In March 1996, "(You Make Me Feel Like A) Natural Woman" was included on the international editions of Dion's next studio album, Falling into You. In 2008, it appeared on the North American edition of her greatest hits album, My Love: Ultimate Essential Collection.

=== Charts ===
==== Weekly charts ====

Weekly chart performance
| Chart (1995–1996) | Peak position |
|---|---|
| Canada Top Singles (RPM) | 47 |
| Canada Adult Contemporary (RPM) | 4 |
| UK Airplay (ERA) | 79 |
| US Adult Contemporary (Billboard) | 31 |
| US Adult Contemporary (Radio & Records) | 9 |

==== Year-end charts ====

1995 year-end chart performance
| Chart (1995) | Position |
|---|---|
| US Adult Contemporary (Radio & Records) | 94 |

1996 year-end chart performance
| Chart (1996) | Position |
|---|---|
| Canada Adult Contemporary (RPM) | 53 |
| US Adult Contemporary (Radio & Records) | 66 |

== VH1 Divas version ==
On April 14, 1998, Celine Dion, Aretha Franklin, Mariah Carey, Shania Twain, Gloria Estefan, and Carole King performed the song during the VH1 Divas concert at the Beacon Theatre in New York.
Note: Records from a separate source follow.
### src/include/tomasulo_settings.svh
`ifndef TOMASULO_SETTINGS_SVH
`define TOMASULO_SETTINGS_SVH

`define XLEN       32  // data word width
`define NUM_REGS   32
`define ROB_SIZE   8   // power of two, rob pointers wrap freely
`define RS_DEPTH   3   // entries per station
`define MUL_STAGES 3

`endif

### src/source/tomasulo_pkg.sv
`default_nettype none
`include "tomasulo_settings.svh"

package tomasulo_pkg;

  typedef logic [`XLEN-1:0] word_t;
  typedef logic [4:0] reg_idx_t;
  typedef logic [$clog2(`ROB_SIZE)-1:0] rob_idx_t;

  typedef enum logic [3:0] {
    ALU_ADD, ALU_SUB, ALU_AND, ALU_OR, ALU_XOR,
    ALU_SLT, ALU_SLTU, ALU_SLL, ALU_SRL, ALU_SRA
  } alu_op_t;

  // single function, gives the mul station a payload of its own
  typedef enum logic [0:0] {
    MUL_MUL
  } mul_op_t;

  // ready operand holds its value, a waiting one its tag
  typedef struct packed {
    word_t    value;
    logic     ready;
    rob_idx_t tag;
  } operand_t;

  typedef struct packed {
    logic     valid;
    rob_idx_t tag;
    word_t    value;
  } cdb_t;

  typedef struct packed {
    logic     valid;
    reg_idx_t rd;
    word_t    value;
  } commit_t;

  typedef struct packed {
    rob_idx_t tag;  // rob entry the result goes to
    operand_t a;
    operand_t b;
  } issue_t;

endpackage

`default_nettype wire

### src/source/alu_unit.sv
`timescale 1ns/10ps
`default_nettype none

module alu_unit (
  input  wire                         clk_100mhz,
  input  wire                         sys_rst,
  input  wire                         i_issue,
  input  wire tomasulo_pkg::word_t    i_a, i_b,
  input  wire tomasulo_pkg::alu_op_t  i_op,
  input  wire tomasulo_pkg::rob_idx_t i_tag,
  output logic                        o_accept,
  output logic                        o_result_valid,
  output tomasulo_pkg::word_t         o_result,
  output tomasulo_pkg::rob_idx_t      o_tag,
  input  wire                         i_grant
);
  import tomasulo_pkg::*;

  word_t      res;
  logic [4:0] shamt;

  assign shamt = i_b[4:0];

  always_comb begin
    case (i_op)
      ALU_ADD:  res = i_a + i_b;
      ALU_SUB:  res = i_a - i_b;
      ALU_AND:  res = i_a & i_b;
      ALU_OR:   res = i_a | i_b;
      ALU_XOR:  res = i_a ^ i_b;
      ALU_SLT:  res = word_t'($signed(i_a) < $signed(i_b));
      ALU_SLTU: res = word_t'(i_a < i_b);
      ALU_SLL:  res = i_a << shamt;
      ALU_SRL:  res = i_a >> shamt;
      ALU_SRA:  res = $signed(i_a) >>> shamt;
      default:  res = '0;
    endcase
  end

  // result register frees up in the cycle it is granted
  assign o_accept = !o_result_valid || i_grant;

  always_ff @(posedge clk_100mhz) begin
    if (sys_rst) begin
      o_result_valid <= 1'b0;
    end else if (i_issue) begin
      o_result_valid <= 1'b1;
    end else if (i_grant) begin
      o_result_valid <= 1'b0;
    end
  end

  always_ff @(posedge clk_100mhz) begin
    if (i_issue) begin
      o_result <= res;
      o_tag    <= i_tag;
    end
  end

endmodule

`default_nettype wire

### config.mk
export PLATFORM = sky130hd
export DESIGN_NAME = alu_unit
export DESIGN_NICKNAME = d
export VERILOG_FILES = /design/src/source/tomasulo_pkg.sv /design/src/source/alu_unit.sv
export VERILOG_INCLUDE_DIRS = /design/src /design/src/include
export SDC_FILE = /design/constraint.sdc
export NUM_CORES = 1
export LEC_CHECK = 0
export ABC_AREA = 1
export BUFFER_PORTS_ARGS = -buffer_cell sky130_fd_sc_hd__buf_2
export CAP_MARGIN = 15
export CORE_MARGIN = 2
export CORE_UTILIZATION = 50
export CTS_CLUSTER_SIZE = 25
export DETAILED_ROUTE_END_ITERATION = 8
export PLACE_DENSITY = 0.69
export REMOVE_ABC_BUFFERS = 1
export SYNTH_ARGS = -nofsm -noshare
export SYNTH_HDL_FRONTEND = slang
export SYNTH_SLANG_ARGS = --single-unit
export TNS_END_PERCENT = 5
### constraint.sdc
create_clock -name clk_100mhz -period 3.5 [get_ports clk_100mhz]
set_clock_uncertainty 0.2 [all_clocks]
set_input_delay 0.525 -clock clk_100mhz [delete_from_list [all_inputs] [get_ports clk_100mhz]]
set_output_delay 0.525 -clock clk_100mhz [all_outputs]
set_load 0.05 [all_outputs]
==> reports/metrics.cfg, run 1 <==
[sta]
slew_violations=0
holdWs_ns=0.1553
fin_tns_setup_ns=0
maxSlewHeadroom=0.1573
worst_pin_slew_ns=1.264
hold_violations=0
period_share=0.9113
min_period_ns=3.190
rsz0062_at_grt=false
fmax_mhz=313.5
setup_viol=0

[worst_setup_path]
path_class=in -> reg
crit_top_cell=nand2_1
timing.rr.end=o_result_valid
cp_max_fo=4
cp-end-kind=flip-flop
r2r_start=o_result_valid
critPathMaxStageDelay_ns=0.54
start_kind=input port
slowest_stage=o21bai_1
crit_required_ns=3.35
cp-endpoint=o_result[16]
reg2reg_slack_ns=2.71
cp.arrival_ns=3.04
worstPathCellList=buf_2 -> ha_1 -> fa_1 -> nand2_1 -> nand3_1 -> nand2_1 -> o21bai_1 -> nand2_1 -> nand2_1 -> nand2_1 -> nand3_1 -> nand4_1
startpoint=i_b[0]
reg2regPathDepth=2

[cts]
clk_pin_slew_ns=0.08
cts_root_buf=clkbuf_16
cts_hold_buf=0
cts_setup_buffers=0
htree_levels=2
cts.sinks=36
cts_tree=built
cts_resized=0
cts_inserted_buffers=5
clockBufferDepth=2
clk_latency_ns=0.31

[yosys]
synth-simple-area-share=0.5364
synth_commonest_cells=nand2_1, nand3_1, inv_1
ys_async_sr_fraction=0
synth_flop_cell=edfxtp_1
yosysUniqueCellTypes=45
synthXorXnorAreaFrac=0.001562
yosysWarnings=0
synth_top_area_frac=0.2476
synth_edf_count=35
yosysSeqAreaShare=0.09548
synthMuxAreaShare=0
synth_top_family_by_area=simple AND/OR/NAND/NOR gates
syn_inst=2131
synthMostInstantiatedCell=nand2_1
synth_area_leaders=nand2_1, nand3_1, ha_1, inv_1, edfxtp_1
synth_largest_area_cell=nand2_1
yosys.area_share.adder=0.1118
synth_area_sq_mm=0.01122
synth.avg_cell_area_sq_um=5.264
synth-seq-cells=36
synth-compound-area-share=0.1069

[finish]
final_nets=2377
n_antenna_cell=0
design_area_sq_mm=0.01216
area_growth_pct=8.444
finish.utilization=0.5557
drive_gt1_frac=0.09392

[global_routing]
globalRouteOverflowTotal=0
grt_pass1_wl_mm=78.36
grt_pass1_vias=13020
antenna_found_initial=1
grt_usage=0.4340
grt_start_max_net_pins=64

[routing]
route.detailed.drc=0
wl_mm=53.29
wl_per_cell_um=21.45
routed_via_density=6.030
antenna_left=0
drtIter0Drc=2349
num_vias=14980
first_pass_iters=6

[placement]
portBuffers=111
place_area_sq_mm=0.01200
gp_congestion=1.055
hpwl_mm=43.22

[status]
status=finished clean

[die]
dieHeight_um=153.8
coreArea_sq_mm=0.02189
row_count=54
die_w_um=153.8
start_util=0.5124
die_area_sq_mm=0.02365
io_pins=112

[power_and_ir_drop]
powerDensity_mw_per_mm2=251.2
p_leak_nw=6.788
power_w=0.003055
vdd_drop_max_uv=155.4

[flow_run]
drv_cap=0

[min_path]
hold_class=in -> reg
The six vocalists were recruited by the Viacom-owned music network VH1 to raise money for Save the Music, the channel's education charity. Extensively promoted in the press, the event became a ratings success for VH1, leading to the release of the concert on disc and tape on October 6, 1998. At that time, "(You Make Me Feel Like) A Natural Woman", performed by all six artists, was issued as a radio single in selected countries. It reached number nine on the airplay chart in Belgium's Wallonia on January 5, 1999.